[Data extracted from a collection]
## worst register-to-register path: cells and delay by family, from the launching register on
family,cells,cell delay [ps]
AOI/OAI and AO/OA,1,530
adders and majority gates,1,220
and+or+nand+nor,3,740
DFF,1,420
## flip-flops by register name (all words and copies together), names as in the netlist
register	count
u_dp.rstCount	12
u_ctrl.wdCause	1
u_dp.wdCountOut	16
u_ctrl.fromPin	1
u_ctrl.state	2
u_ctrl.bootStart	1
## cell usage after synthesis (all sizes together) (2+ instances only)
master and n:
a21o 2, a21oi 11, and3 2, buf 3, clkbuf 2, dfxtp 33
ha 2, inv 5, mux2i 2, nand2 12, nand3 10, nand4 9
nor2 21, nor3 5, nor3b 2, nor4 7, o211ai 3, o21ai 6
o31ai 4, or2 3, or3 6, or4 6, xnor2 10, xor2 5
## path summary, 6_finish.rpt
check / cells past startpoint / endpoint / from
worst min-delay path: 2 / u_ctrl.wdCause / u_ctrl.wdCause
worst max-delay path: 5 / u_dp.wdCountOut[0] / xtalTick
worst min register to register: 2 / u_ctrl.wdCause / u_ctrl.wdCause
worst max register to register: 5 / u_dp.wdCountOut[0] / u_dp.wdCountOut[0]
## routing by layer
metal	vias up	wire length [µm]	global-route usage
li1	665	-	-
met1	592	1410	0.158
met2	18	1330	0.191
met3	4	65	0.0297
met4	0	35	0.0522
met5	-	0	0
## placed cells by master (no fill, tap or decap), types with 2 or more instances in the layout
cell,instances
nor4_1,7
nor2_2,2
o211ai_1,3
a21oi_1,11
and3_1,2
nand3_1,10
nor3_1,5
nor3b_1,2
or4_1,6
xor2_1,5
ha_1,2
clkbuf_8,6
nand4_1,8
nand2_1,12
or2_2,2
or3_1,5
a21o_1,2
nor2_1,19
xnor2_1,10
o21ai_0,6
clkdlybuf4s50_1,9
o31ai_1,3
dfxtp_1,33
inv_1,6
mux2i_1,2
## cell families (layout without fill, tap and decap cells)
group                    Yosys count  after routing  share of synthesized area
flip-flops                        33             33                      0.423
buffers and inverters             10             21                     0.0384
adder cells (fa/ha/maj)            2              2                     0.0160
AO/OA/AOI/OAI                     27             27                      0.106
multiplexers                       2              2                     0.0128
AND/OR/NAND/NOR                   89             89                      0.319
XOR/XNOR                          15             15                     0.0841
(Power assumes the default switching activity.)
==> config.mk <==
export PLATFORM = sky130hd
export DESIGN_NAME = irq_prio_front
export DESIGN_NICKNAME = d
export VERILOG_FILES = /design/src/rtl/irq_front_pkg.sv /design/src/rtl/irq_src_capture.sv /design/src/rtl/irq_mask_reg.sv /design/src/rtl/irq_prio_encode.sv /design/src/rtl/irq_prio_front.sv
export SDC_FILE = /design/constraint.sdc
export NUM_CORES = 1
export LEC_CHECK = 0
export BUFFER_PORTS_ARGS = -buffer_cell sky130_fd_sc_hd__buf_2
export CAP_MARGIN = 20
export CORE_ASPECT_RATIO = 1.4
export CORE_UTILIZATION = 40
export CTS_CLUSTER_DIAMETER = 50
export CTS_CLUSTER_SIZE = 20
export DETAILED_ROUTE_END_ITERATION = 12
export GPL_ROUTABILITY_DRIVEN = 0
export PLACE_DENSITY = 0.68
export SLEW_MARGIN = 20
export SYNTH_ARGS = -nofsm -noshare
export SYNTH_HDL_FRONTEND = slang
export SYNTH_SLANG_ARGS = --single-unit
==> constraint.sdc <==
create_clock -name clk -period 1.2 [get_ports clk]
set_input_delay 0.12 -clock clk [delete_from_list [all_inputs] [get_ports clk]]
set_output_delay 0.12 -clock clk [all_outputs]
set_load 0.1 [all_outputs]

REQUIRED ACTION
Copy out the records above exactly and completely.

RESPONSE TO THE TASK
## worst register-to-register path: cells and delay by family, from the launching register on
family,cells,cell delay [ps]
AOI/OAI and AO/OA,1,530
adders and majority gates,1,220
and+or+nand+nor,3,740
DFF,1,420
## flip-flops by register name (all words and copies together), names as in the netlist
register	count
u_dp.rstCount	12
u_ctrl.wdCause	1
u_dp.wdCountOut	16
u_ctrl.fromPin	1
u_ctrl.state	2
u_ctrl.bootStart	1
## cell usage after synthesis (all sizes together) (2+ instances only)
master and n:
a21o 2, a21oi 11, and3 2, buf 3, clkbuf 2, dfxtp 33
ha 2, inv 5, mux2i 2, nand2 12, nand3 10, nand4 9
nor2 21, nor3 5, nor3b 2, nor4 7, o211ai 3, o21ai 6
o31ai 4, or2 3, or3 6, or4 6, xnor2 10, xor2 5
## path summary, 6_finish.rpt
check / cells past startpoint / endpoint / from
worst min-delay path: 2 / u_ctrl.wdCause / u_ctrl.wdCause
worst max-delay path: 5 / u_dp.wdCountOut[0] / xtalTick
worst min register to register: 2 / u_ctrl.wdCause / u_ctrl.wdCause
worst max register to register: 5 / u_dp.wdCountOut[0] / u_dp.wdCountOut[0]
## routing by layer
metal	vias up	wire length [µm]	global-route usage
li1	665	-	-
met1	592	1410	0.158
met2	18	1330	0.191
met3	4	65	0.0297
met4	0	35	0.0522
met5	-	0	0
## placed cells by master (no fill, tap or decap), types with 2 or more instances in the layout
cell,instances
nor4_1,7
nor2_2,2
o211ai_1,3
a21oi_1,11
and3_1,2
nand3_1,10
nor3_1,5
nor3b_1,2
or4_1,6
xor2_1,5
ha_1,2
clkbuf_8,6
nand4_1,8
nand2_1,12
or2_2,2
or3_1,5
a21o_1,2
nor2_1,19
xnor2_1,10
o21ai_0,6
clkdlybuf4s50_1,9
o31ai_1,3
dfxtp_1,33
inv_1,6
mux2i_1,2
## cell families (layout without fill, tap and decap cells)
group                    Yosys count  after routing  share of synthesized area
flip-flops                        33             33                      0.423
buffers and inverters             10             21                     0.0384
adder cells (fa/ha/maj)            2              2                     0.0160
AO/OA/AOI/OAI                     27             27                      0.106
multiplexers                       2              2                     0.0128
AND/OR/NAND/NOR                   89             89                      0.319
XOR/XNOR                          15             15                     0.0841
(Power assumes the default switching activity.)
==> config.mk <==
export PLATFORM = sky130hd
export DESIGN_NAME = irq_prio_front
export DESIGN_NICKNAME = d
export VERILOG_FILES = /design/src/rtl/irq_front_pkg.sv /design/src/rtl/irq_src_capture.sv /design/src/rtl/irq_mask_reg.sv /design/src/rtl/irq_prio_encode.sv /design/src/rtl/irq_prio_front.sv
export SDC_FILE = /design/constraint.sdc
export NUM_CORES = 1
export LEC_CHECK = 0
export BUFFER_PORTS_ARGS = -buffer_cell sky130_fd_sc_hd__buf_2
export CAP_MARGIN = 20
export CORE_ASPECT_RATIO = 1.4
export CORE_UTILIZATION = 40
export CTS_CLUSTER_DIAMETER = 50
export CTS_CLUSTER_SIZE = 20
export DETAILED_ROUTE_END_ITERATION = 12
export GPL_ROUTABILITY_DRIVEN = 0
export PLACE_DENSITY = 0.68
export SLEW_MARGIN = 20
export SYNTH_ARGS = -nofsm -noshare
export SYNTH_HDL_FRONTEND = slang
export SYNTH_SLANG_ARGS = --single-unit
==> constraint.sdc <==
create_clock -name clk -period 1.2 [get_ports clk]
set_input_delay 0.12 -clock clk [delete_from_list [all_inputs] [get_ports clk]]
set_output_delay 0.12 -clock clk [all_outputs]
set_load 0.1 [all_outputs]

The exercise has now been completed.